**What the task requires**
Each line of the data below from the one holding "after floorplan,1,if_rdata_f[0],0.35,mem_rdata[0]" to the one holding "## run 2: metal layers", inclusive, is to be reproduced exactly; no other line belongs in the answer.

**Supplied material**
## config.mk

```make
export PLATFORM = sky130hd
export DESIGN_NAME = mem_arbiter
export DESIGN_NICKNAME = d
export VERILOG_FILES = /design/src/rtl/mem_pkg.sv /design/src/rtl/mem_arbiter.sv
export SDC_FILE = /design/constraint.sdc
export NUM_CORES = 1
export LEC_CHECK = 0
export CORE_ASPECT_RATIO = 1.4
export CORE_MARGIN = 2
export CORE_UTILIZATION = 30
export DETAILED_ROUTE_END_ITERATION = 8
export PLACE_DENSITY = 0.65
export SLEW_MARGIN = 20
export SYNTH_ARGS = -nofsm -noshare
export SYNTH_HDL_FRONTEND = slang
export SYNTH_SLANG_ARGS = --single-unit
```

## constraint.sdc

```tcl
create_clock -name clk -period 2 [get_ports clk]
set_input_delay 0.2 -clock clk [delete_from_list [all_inputs] [get_ports clk]]
set_output_delay 0.2 -clock clk [all_outputs]
set_load 0.05 [all_outputs]
```

## src/rtl/mem_pkg.sv

```systemverilog
// +----------------------------------------------------------------------+
// | mem_pkg                                                              |
// | Shared state encoding, grant ids and default widths for mem_arbiter. |
// | Revision: 1.0                                                        |
// +----------------------------------------------------------------------+
`default_nettype none

package mem_pkg;

    localparam int DEFAULT_ADDR_W = 8;
    localparam int DEFAULT_DATA_W = 16;

    typedef enum logic [1:0] {
        IDLE   = 2'd0,
        BUSY_I = 2'd1,
        BUSY_D = 2'd2,
        DONE   = 2'd3
    } state_t;

    typedef logic [1:0] gnt_t;

    localparam gnt_t GNT_NONE = 2'd0;
    localparam gnt_t GNT_I    = 2'd1;
    localparam gnt_t GNT_D    = 2'd2;

endpackage

`default_nettype wire

```

## src/rtl/mem_arbiter.sv

```systemverilog
// +----------------------------------------------------------------------+
// | mem_arbiter                                                          |
// | Shares a single-port memory between fetch and data; data has priority|
// | Revision: 1.0                                                        |
// +----------------------------------------------------------------------+
`default_nettype none

module mem_arbiter
    import mem_pkg::*;
#(
    parameter int ADDR_W  = DEFAULT_ADDR_W,
    parameter int DATA_W  = DEFAULT_DATA_W,
    parameter int LATENCY = 2
) (
    input  logic              clk,
    input  logic              reset,
    input  logic              if_req_f,
    input  logic [ADDR_W-1:0] if_adr_f,
    output logic [DATA_W-1:0] if_rdata_f,
    output logic              if_ready_f,
    input  logic              dm_req_m,
    input  logic              dm_we_m,
    input  logic [ADDR_W-1:0] dm_adr_m,
    input  logic [DATA_W-1:0] dm_wdata_m,
    output logic [DATA_W-1:0] dm_rdata_m,
    output logic              dm_ready_m,
    output logic              mem_en,
    output logic              mem_we,
    output logic [ADDR_W-1:0] mem_adr,
    output logic [DATA_W-1:0] mem_wdata,
    input  logic [DATA_W-1:0] mem_rdata,
    output logic              stall_f,
    output logic              stall_m
);

    localparam int               CNT_W      = (LATENCY > 1) ? $clog2(LATENCY) : 1;
    localparam logic [CNT_W-1:0] c_cnt_load = CNT_W'(LATENCY - 1);

    state_t              r_state,     w_state;
    logic [CNT_W-1:0]    r_cnt,       w_cnt;
    gnt_t                r_gnt,       w_gnt;
    logic                r_mem_en,    w_mem_en;
    logic                r_mem_we,    w_mem_we;
    logic [ADDR_W-1:0]   r_mem_adr,   w_mem_adr;
    logic [DATA_W-1:0]   r_mem_wdata, w_mem_wdata;
    logic [DATA_W-1:0]   r_if_rdata,  w_if_rdata;
    logic [DATA_W-1:0]   r_dm_rdata,  w_dm_rdata;
    logic                r_if_ready,  w_if_ready;
    logic                r_dm_ready,  w_dm_ready;

    // The mem_* registers double as the latched request for the whole access.
    always_comb begin
        w_state     = r_state;
        w_cnt       = r_cnt;
        w_gnt       = r_gnt;
        w_mem_en    = r_mem_en;
        w_mem_we    = r_mem_we;
        w_mem_adr   = r_mem_adr;
        w_mem_wdata = r_mem_wdata;
        w_if_rdata  = r_if_rdata;
        w_dm_rdata  = r_dm_rdata;
        w_if_ready  = 1'b0;
        w_dm_ready  = 1'b0;
        case (r_state)
            IDLE: begin
                if (dm_req_m) begin
                    w_state     = BUSY_D;
                    w_cnt       = c_cnt_load;
                    w_mem_en    = 1'b1;
                    w_mem_we    = dm_we_m;
                    w_mem_adr   = dm_adr_m;
                    w_mem_wdata = dm_wdata_m;
                end else if (if_req_f) begin
                    w_state     = BUSY_I;
                    w_cnt       = c_cnt_load;
                    w_mem_en    = 1'b1;
                    w_mem_we    = 1'b0;
                    w_mem_adr   = if_adr_f;
                    w_mem_wdata = '0;
                end
            end
            BUSY_I, BUSY_D: begin
                if (r_cnt != '0) begin
                    w_cnt = r_cnt - CNT_W'(1);
                end else begin
                    w_state     = DONE;
                    w_mem_en    = 1'b0;
                    w_mem_we    = 1'b0;
                    w_mem_adr   = '0;
                    w_mem_wdata = '0;
                    if (r_state == BUSY_I) begin
                        w_gnt      = GNT_I;
                        w_if_ready = 1'b1;
                        w_if_rdata = mem_rdata;
                    end else begin
                        w_gnt      = GNT_D;
                        w_dm_ready = 1'b1;
                        if (!r_mem_we) begin
                            w_dm_rdata = mem_rdata;
                        end
                    end
                end
            end
            DONE: begin
                // Always pass through IDLE so a still-held request is not re-granted.
                w_state = IDLE;
                w_gnt   = GNT_NONE;
            end
            default: begin
                w_state = IDLE;
            end
        endcase
    end

    always_ff @(posedge clk or posedge reset) begin
        if (reset) begin
            r_state     <= IDLE;
            r_cnt       <= '0;
            r_gnt       <= GNT_NONE;
            r_mem_en    <= 1'b0;
            r_mem_we    <= 1'b0;
            r_mem_adr   <= '0;
            r_mem_wdata <= '0;
            r_if_rdata  <= '0;
            r_dm_rdata  <= '0;
            r_if_ready  <= 1'b0;
            r_dm_ready  <= 1'b0;
        end else begin
            r_state     <= w_state;
            r_cnt       <= w_cnt;
            r_gnt       <= w_gnt;
            r_mem_en    <= w_mem_en;
            r_mem_we    <= w_mem_we;
            r_mem_adr   <= w_mem_adr;
            r_mem_wdata <= w_mem_wdata;
            r_if_rdata  <= w_if_rdata;
            r_dm_rdata  <= w_dm_rdata;
            r_if_ready  <= w_if_ready;
            r_dm_ready  <= w_dm_ready;
        end
    end

    assign mem_en     = r_mem_en;
    assign mem_we     = r_mem_we;
    assign mem_adr    = r_mem_adr;
    assign mem_wdata  = r_mem_wdata;
    assign if_rdata_f = r_if_rdata;
    assign dm_rdata_m = r_dm_rdata;
    assign if_ready_f = r_if_ready;
    assign dm_ready_m = r_dm_ready;

    assign stall_f = if_req_f && !r_if_ready;
    assign stall_m = dm_req_m && !r_dm_ready;

endmodule

`default_nettype wire
```

# Word level (Yosys, flattened, before mapping)

Cells that the tools add are included.
Widths: inputs -> output; s select.

Memories kept: 0
Memory bits (read-only): 0
RAM bits: 0
Output and inout port bits: 62
Flip-flop bits (word level): 63
Latch bits: 0
Logic and storage cells: 58
Bits of input ports: 53

Shifts and indexed selects: 0
Order comparisons: 0
Equal/unequal tests: 5
Divide/modulo/power cells: 0
Multipliers: 0
Add/subtract/negate cells: 1
Reductions and logical operators: 12
Mux-type cells: 27
Bitwise gates (word level): 3

Operators with widths:

| kind                | number |
|---|---|
| $mux 16             | 3 |
| $pmux 16 s2         | 1 |
| $mux 8              | 3 |
| $pmux 8 s2          | 1 |
| $mux 1              | 12 |
| $mux 2              | 3 |
| $pmux 1 s2          | 3 |
| $pmux 2 s3          | 1 |
| $reduce_and 3->1    | 2 |
| $eq 2x2->1 const B  | 2 |
| $reduce_and 2->1    | 2 |
| $reduce_and 4->1    | 1 |
| $ne 3x3->1 const B  | 1 |
| $not 1->1           | 3 |
| $eq 2x1->1 const B  | 1 |
| $logic_and 1x1->1   | 2 |
| $logic_not 1->1     | 2 |
| $logic_not 2->1     | 1 |
| $ne 2x2->1 const B  | 1 |
| $reduce_bool 2->1   | 1 |
| $reduce_or 2->1     | 1 |
| $sub 1x1->1 const B | 1 |

# Depth between registers and ports, before layout

Gate-level depths: netlist of run 1.

Word-level depth: 4
Gate-level depth with buffers: 7
Mapped depth without buffers: 5

# Worst setup path after synthesis of run 1

No wires, ideal clock.

Path type: flip-flop to flip-flop
Start point: register r_state[0]
End point: register r_dm_rdata[0] (netlist: dm_rdata_m[0])
Clock period less this slack: 1.787 ns
Slack: 0.213 ns
Cell stages (with the launch flop): 7
Required time: 1.875 ns
Data arrival time: 1.662 ns
Buffers on the path: 1
Library setup time: 0.125 ns
Cells stage by stage: dfrtp_1 inv_1 ha_1 nand2b_1 nor3_4 buf_6 mux2_2

Word-level cells in the longest chain between the ends: 3
Elaborated cells on any way between the ends: 5
Those cells by class: 2 x eq/ne; 1 x bitwise; 2 x reduce/logical

RTL lines:

| item                                                | RTL line                             | source |
|---|---|---|
| start, declared                                     | mem_arbiter.sv:39                    | `state_t r_state, w_state;` |
| start signal, assigned                              | mem_arbiter.sv:129                   | `r_state <= w_state;` |
| $eq 2x1->1 / $eq 2x2->1 (equally long branches)     | mem_arbiter.sv:64, mem_arbiter.sv:91 |  |
| $reduce_or 2->1 / $not 1->1 (equally long branches) | --                                   |  |
| $reduce_and 4->1 (no line) (*)                      | --                                   |  |
| end signal, assigned                                | mem_arbiter.sv:137                   | `r_dm_rdata <= w_dm_rdata;` |
| end, declared                                       | mem_arbiter.sv:47                    | `logic [DATA_W-1:0] r_dm_rdata, w_dm_rdata;` |

Mark *: on every way between the ends. The rest lies on a longest branch, timed or not.
A chain may end at the register's enable or synchronous reset.

# Final worst setup path of run 1

Start point: register r_state[0]
End point: register r_mem_adr[5] (netlist: mem_adr[5])

Word-level cells in the longest chain between the ends: 4
Elaborated cells on any way between the ends: 9
Those cells by class: 4 x eq/ne; 1 x mux; 4 x reduce/logical

RTL lines:

| item                                                             | RTL line           | source |
|---|---|---|
| $eq 2x1->1 / $eq 2x2->1 (equally long branches)                  | mem_arbiter.sv:64  | `case (r_state)` |
| $reduce_or 2->1                                                  | mem_arbiter.sv:64  |  |
| $ne 2x2->1 (no line) / $reduce_bool 2->1 (equally long branches) | --                 |  |
| $reduce_and 3->1 (no line)                                       | --                 |  |
| end signal, assigned                                             | mem_arbiter.sv:134 | `r_mem_adr <= w_mem_adr;` |
| end, declared                                                    | mem_arbiter.sv:44  | `logic [ADDR_W-1:0] r_mem_adr, w_mem_adr;` |

Parallel ways exist; a longest one is shown, timed or not.

==> metrics.cfg, run 1 <==
[clocking]
cts.sink_count = 63
cts_buffer_depth = 2
cts_root_buf = clkbuf_16
cts_buffers = 9
cts_max_level = 3
cts_tree = yes
postCtsSetupRepairBufs = 0
post_cts_resize_count = 0
insertion_delay_ns = 0.32
cts_hold_buf = 0
path_clk_slew_ns = 0.06

[cells_and_area]
drive_gt1_share_pct = 21.2
area_growth_syn_to_layout_pct = 60.1
antenna-diode-count = 0
fin_nets = 395
fillCellCount = 833

[hold_path]
hold_class = input port to async pin

[detailed_routing]
dr.pass1.iters = 2
wire_per_inst_um = 14.7
vias_per_cell = 4.63
antenna_left = 0
routed_wirelength_um = 6650
vias = 2088
drt-initial-drc-count = 57
drc = 0

[die]
start_util_pct = 30.6
core-area_mm2 = 0.00893
rows = 41
die-width_um = 84.7
dieArea_mm2 = 0.00990
boundaryPins = 115
die_h_um = 117

[critical_path]
crit_chain = inv_1, ha_1, nor2_1, a211oi_4, buf_4, mux2_1
critical_path_peak_fanout = 18
crit_type = flop to flop
required_ns = 2.20
critPathSlowestCell = ha_1
crit_path_max_incr_delay_ns = 0.42
rrSetupSlack_ns = 0.15
ff2ff_path_depth = 6
endpoint = mem_adr[5]
arrival_ns = 2.05
timing.rr.end = mem_adr[5]
cp-startpoint = r_state[0]
timing.rr.start = r_state[0]
startpoint_type = flop
end_kind = flop

[sta]
post-route-period-util_pct = 92.7
final.min_clock_period_ns = 1.85
setup-violations-final = 0
rsz0062_at_grt = false
relSlewSlack_pct = 64.5
whs_ns = 0.272
fmax_mhz = 540
hold_viol = 0
fin_skew_ns = 0.00849
worst_slew_pin_slew_ns = 0.531
slew_viol_final = 0
fin_setup_tns_ns = 0

[logic_synthesis]
synthArstFlopShare_pct = 100
synth-seq-area-share_pct = 57.7
yosys.area.top_type_share_pct = 57.7
syn-cell-area_mm2 = 0.00273
synth_cells = 215
synth_edf_count = 0
syn_nets = 271
synth_warnings = 0
ys.flop_type = dfrtp_1
netlist-cell-type-count = 24
synthTopCellsByArea = dfrtp_1 (58%), mux2_2 (16%), nand4b_1 (5.4%)
avgSynthCellArea_um2 = 12.7
synth_commonest_cells = dfrtp_1 (63), mux2_2 (39), inv_1 (24), o21ai_0 (19), nand4b_1 (17)
ys_seq_elements = 63
synth_most_common_cell = dfrtp_1
synth_top_area_cell = dfrtp_1

[placed_design]
port_buffers = 114
gp_congestion = 0.762
hpwl_um = 4790

[job]
cap_violations = 0

[grt]
antenna_found_initial = 0
grt_max_degree = 35
track_usage_pct = 14.2
first_global_vias = 2297
grt.overflow.total = 0
grt_first_pass_wirelength_um = 11100

[status]
status = finished clean

## registers in the layout, indices dropped and copies added, names as in the netlist, 2 cells and up
name        cells
mem_wdata      16
dm_rdata_m     16
if_rdata_f     16
r_state         2
mem_adr         8
## critical path: cells and delay by family, from the launching register on
| kind | cells | cell delay [ns] |
|---|---|---|
| buffers and inverters | 2 | 0.32 |
| AO/OA/AOI/OAI | 1 | 0.18 |
| adder cells (fa/ha/maj) | 1 | 0.42 |
| flip-flops | 1 | 0.36 |
| multiplexers | 1 | 0.34 |
| AND/OR/NAND/NOR | 1 | 0.11 |
## worst min path at each step
stage	from	to	slack [ns]	cells after the start
after global placement	mem_adr[0]	mem_adr[0]	0.47	1
after CTS	reset	dm_rdata_m[10]	0.28	3
after detailed placement	mem_adr[0]	mem_adr[0]	0.49	1
after global routing	reset	if_rdata_f[10]	0.31	3
after floorplan	mem_rdata[0]	if_rdata_f[0]	0.35	1
final	reset	dm_rdata_m[10]	0.27	3
## cell usage in the layout (no fill, tap or decap), types with 2 or more instances in the layout
cell type / instances
clkdlybuf4s50_1: 112
dfrtp_1: 63
mux2_2: 39
inv_1: 23
o21ai_0: 19
nand4b_1: 17
nor2_1: 11
clkbuf_16: 9
buf_4: 9
mux2i_1: 8
nand2_1: 4
buf_12: 4
mux2_1: 3
ha_1: 3
clkinvlp_4: 3
nand2b_1: 2
nor2b_1: 2
a21oi_1: 2
clkinv_4: 2
## per-layer routing
layer	vias up	routed length, um	global-route usage (%)
li1	989	-	-
met1	1016	2610	16.3
met2	76	3370	24.5
met3	7	588	6.17
met4	0	79	4.13
met5	-	0	0
## logic make-up (layout without fill, tap and decap cells)
kind of cell	count (synthesis)	count (layout)	synth area share [%]
flip-flops	63	63	57.7
multiplexers	50	50	20.2
AND/OR/NAND/NOR	38	38	9.47
AO/OA/AOI/OAI	25	25	5.45
adder cells (fa/ha/maj)	3	3	1.37
buffers and inverters	36	165	5.81
## layout make-up
class | count | area, um2 | area share, %
multi-input combinational | 116 | 998 | 22.8
inverter | 24 | 90.1 | 2.06
timing repair buffer | 125 | 1270 | 29.0
clock inverter | 6 | 70.1 | 1.60
sequential | 63 | 1580 | 36.0
tap | 107 | 134 | 3.06
clock buffer | 10 | 239 | 5.46
## stage by stage
step | instances | worst slack [ns] | instance area [um2] | util, %
6_report | 451 | 0.147 | 4380 | 49.0
5_1_grt | 451 | 0.0350 | 4380 | 49.0
4_1_cts | 451 | 0.125 | 4380 | 49.0
3_5_place_dp | 435 | 0.135 | 4070 | 45.6
3_3_place_gp | 435 | 0.220 | 4070 | 45.6
2_1_floorplan | 215 | 0.213 | 2730 | -
Power of run 1 is not shown: default switching activity piles up to over one toggle a cycle in this logic, so the estimate is an artifact.
==> run 2: changes to the inputs <==
--- a/config.mk
+++ b/config.mk
@@ -7,10 +7,9 @@
 export LEC_CHECK = 0
 export CORE_ASPECT_RATIO = 1.4
 export CORE_MARGIN = 2
-export CORE_UTILIZATION = 30
+export CORE_UTILIZATION = 42
 export DETAILED_ROUTE_END_ITERATION = 8
-export PLACE_DENSITY = 0.65
-export SLEW_MARGIN = 20
+export PLACE_DENSITY = 0.84
 export SYNTH_ARGS = -nofsm -noshare
 export SYNTH_HDL_FRONTEND = slang
 export SYNTH_SLANG_ARGS = --single-unit
==> run 2 against run 1 <==
  * Via count is 2.6% higher
  * Die area is 28% lower
  * Clock skew is 0.0025 ns lower
  * Core utilization is 19 points higher
  * Worst hold slack worse by 0.077 ns
  * Critical path depth stayed put
  * Sequential cell count stayed put
  * Register-to-register slack better by 0.03 ns
  * Wire length is 1.4% higher
  * Cell area is 2.8% lower
  * Fmax is 1.8% higher
==> metrics.cfg, run 2 (same netlist as run 1, synthesis figures left out) <==
[cells_and_area]
layout_commonest_cell = clkdlybuf4s50_1
fin_nets = 395  ; unchanged
regArea_mm2 = 0.00158  ; unchanged
layout_common_cells = clkdlybuf4s50_1 (112), dfrtp_1 (63), mux2_2 (39)
multiInputGateArea_um2 = 998  ; unchanged
area_growth_syn_to_layout_pct = 55.6
antenna-diode-count = 0  ; unchanged
fillCellCount = 487  ; -42%
drive_gt1_share_pct = 21.0  ; -0.23 points

[sta]
hold_viol = 0  ; unchanged
setup-violations-final = 0  ; unchanged
fin_setup_tns_ns = 0  ; unchanged
rsz0062_at_grt = false
relSlewSlack_pct = 64.9  ; +0.37 points
worst_slew_pin_slew_ns = 0.525  ; -0.00550 ns
final.min_clock_period_ns = 1.82  ; -0.0320 ns
slew_viol_final = 0  ; unchanged
fmax_mhz = 549  ; +1.8%
fin_skew_ns = 0.00599  ; -0.00250 ns
post-route-period-util_pct = 91.1  ; -1.6 points

[detailed_routing]
dr.pass1.iters = 4  ; +2
vias_per_cell = 5.16  ; +11%
drt-initial-drc-count = 95  ; +67%
drc = 0  ; unchanged
antenna_left = 0  ; unchanged
vias = 2142  ; +2.6%
routed_wirelength_um = 6740  ; +1.4%
wire_per_inst_um = 16.2  ; +10%

[grt]
grt_max_degree = 30  ; -14%
grt_first_pass_wirelength_um = 10900  ; -1.5%
first_global_vias = 2301  ; +0.17%
grt.overflow.total = 0  ; unchanged
track_usage_pct = 19.9  ; +5.7 points
antenna_found_initial = 0  ; unchanged

[critical_path]
ff2ff_path_depth = 6  ; unchanged
timing.rr.start = r_state[0]
arrival_ns = 2.04  ; about the same
cp-startpoint = r_state[0]
critical_path_peak_fanout = 25  ; +7
endpoint = mem_adr[2]
timing.rr.end = mem_adr[2]
startpoint_type = flop
rrSetupSlack_ns = 0.18  ; +0.03 ns
crit_type = flop to flop
required_ns = 2.21  ; about the same
end_kind = flop

[clocking]
cts_buffers = 9  ; unchanged
cts_max_level = 3  ; unchanged
cts_tree = yes
cts_hold_buf = 0  ; unchanged
postCtsSetupRepairBufs = 0  ; unchanged
cts_buffer_depth = 2  ; unchanged
cts.sink_count = 63  ; unchanged
path_clk_slew_ns = 0.07  ; about the same
insertion_delay_ns = 0.33  ; about the same
cts_root_buf = clkbuf_8
post_cts_resize_count = 0  ; unchanged

[placed_design]
hpwl_um = 5020  ; +4.8%
port_buffers = 114  ; unchanged
gp_congestion = 0.795  ; +4.2%

[status]
status = finished clean

[die]
rows = 34  ; -17%
dieArea_mm2 = 0.00718  ; -28%
die-width_um = 72.2  ; -15%
boundaryPins = 115  ; unchanged
die_h_um = 99.5  ; -15%
core-area_mm2 = 0.00625  ; -30%
start_util_pct = 43.7  ; +13 points

[job]
cap_violations = 0  ; unchanged

[hold_path]
hold_class = input port to async pin

## run 2: changes by cell type in the layout (fill, tap and decap cells not counted)
| cell | previous run | this run |
|---|---|---|
| bufinv_16 | 1 | 2 |
| clkbuf_16 | 9 | 0 |
| clkbuf_8 | 1 | 12 |
| clkinv_2 | 0 | 1 |
| clkinv_4 | 2 | 0 |
| clkinvlp_4 | 3 | 0 |
## run 2: critical path, stage by stage, from the launching register on
cell      delay, ns
dfrtp_1        0.36
inv_1          0.07
ha_1           0.40
nor2_1         0.11
a211oi_4       0.21
buf_12         0.20
mux2_2         0.35
## run 2: layout make-up
type,instances,share of cell area (%)
Timing Repair Buffer,125,29.8
Clock buffer,12,3.88
Multi-Input combinational cell,116,23.5
Clock inverter,3,1.53
Sequential cell,63,37.1
Tap cell,72,2.12
Inverter,24,2.12
## run 2: worst min path at each step
stage,cells past startpoint,endpoint,slack (ns),startpoint
after detailed placement,1,if_rdata_f[6],0.49,if_rdata_f[6]
after floorplan,1,if_rdata_f[0],0.35,mem_rdata[0]
after global placement,1,mem_adr[0],0.47,mem_adr[0]
after CTS,2,dm_rdata_m[3],0.19,reset
after global routing,2,dm_rdata_m[3],0.23,reset
final,2,if_rdata_f[5],0.19,reset
## run 2: through the flow
| step | instance area (um2) | setup slack, ns | cells | hold slack, ns | util (%) |
|---|---|---|---|---|---|
| CTS | 4250 | 0.164 | 415 | 0.192 | 68.0 |
| detailed placement | 4020 | 0.166 | 400 | 0.493 | 64.3 |
| global placement | 4020 | 0.261 | 400 | 0.467 | 64.3 |
| finish | 4250 | 0.179 | 415 | 0.195 | 68.0 |
| floorplan | 2730 | 0.213 | 215 | 0.350 | - |
| global route | 4250 | 0.0541 | 415 | 0.226 | 68.0 |
## run 2: metal layers
| layer | global-route usage, % | up-vias | part of all wire, % |
|---|---|---|---|
| li1 | - | 978 | - |
| met1 | 22.1 | 1076 | 37 |
| met2 | 35.6 | 81 | 54 |
| met3 | 5.88 | 7 | 7.2 |
| met4 | 7.26 | 0 | 0.93 |
| met5 | 0 | - | 0 |
Power of run 2 is left out for the same reason.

**Exercise output**
after floorplan,1,if_rdata_f[0],0.35,mem_rdata[0]
after global placement,1,mem_adr[0],0.47,mem_adr[0]
after CTS,2,dm_rdata_m[3],0.19,reset
after global routing,2,dm_rdata_m[3],0.23,reset
final,2,if_rdata_f[5],0.19,reset
## run 2: through the flow
| step | instance area (um2) | setup slack, ns | cells | hold slack, ns | util (%) |
|---|---|---|---|---|---|
| CTS | 4250 | 0.164 | 415 | 0.192 | 68.0 |
| detailed placement | 4020 | 0.166 | 400 | 0.493 | 64.3 |
| global placement | 4020 | 0.261 | 400 | 0.467 | 64.3 |
| finish | 4250 | 0.179 | 415 | 0.195 | 68.0 |
| floorplan | 2730 | 0.213 | 215 | 0.350 | - |
| global route | 4250 | 0.0541 | 415 | 0.226 | 68.0 |
## run 2: metal layers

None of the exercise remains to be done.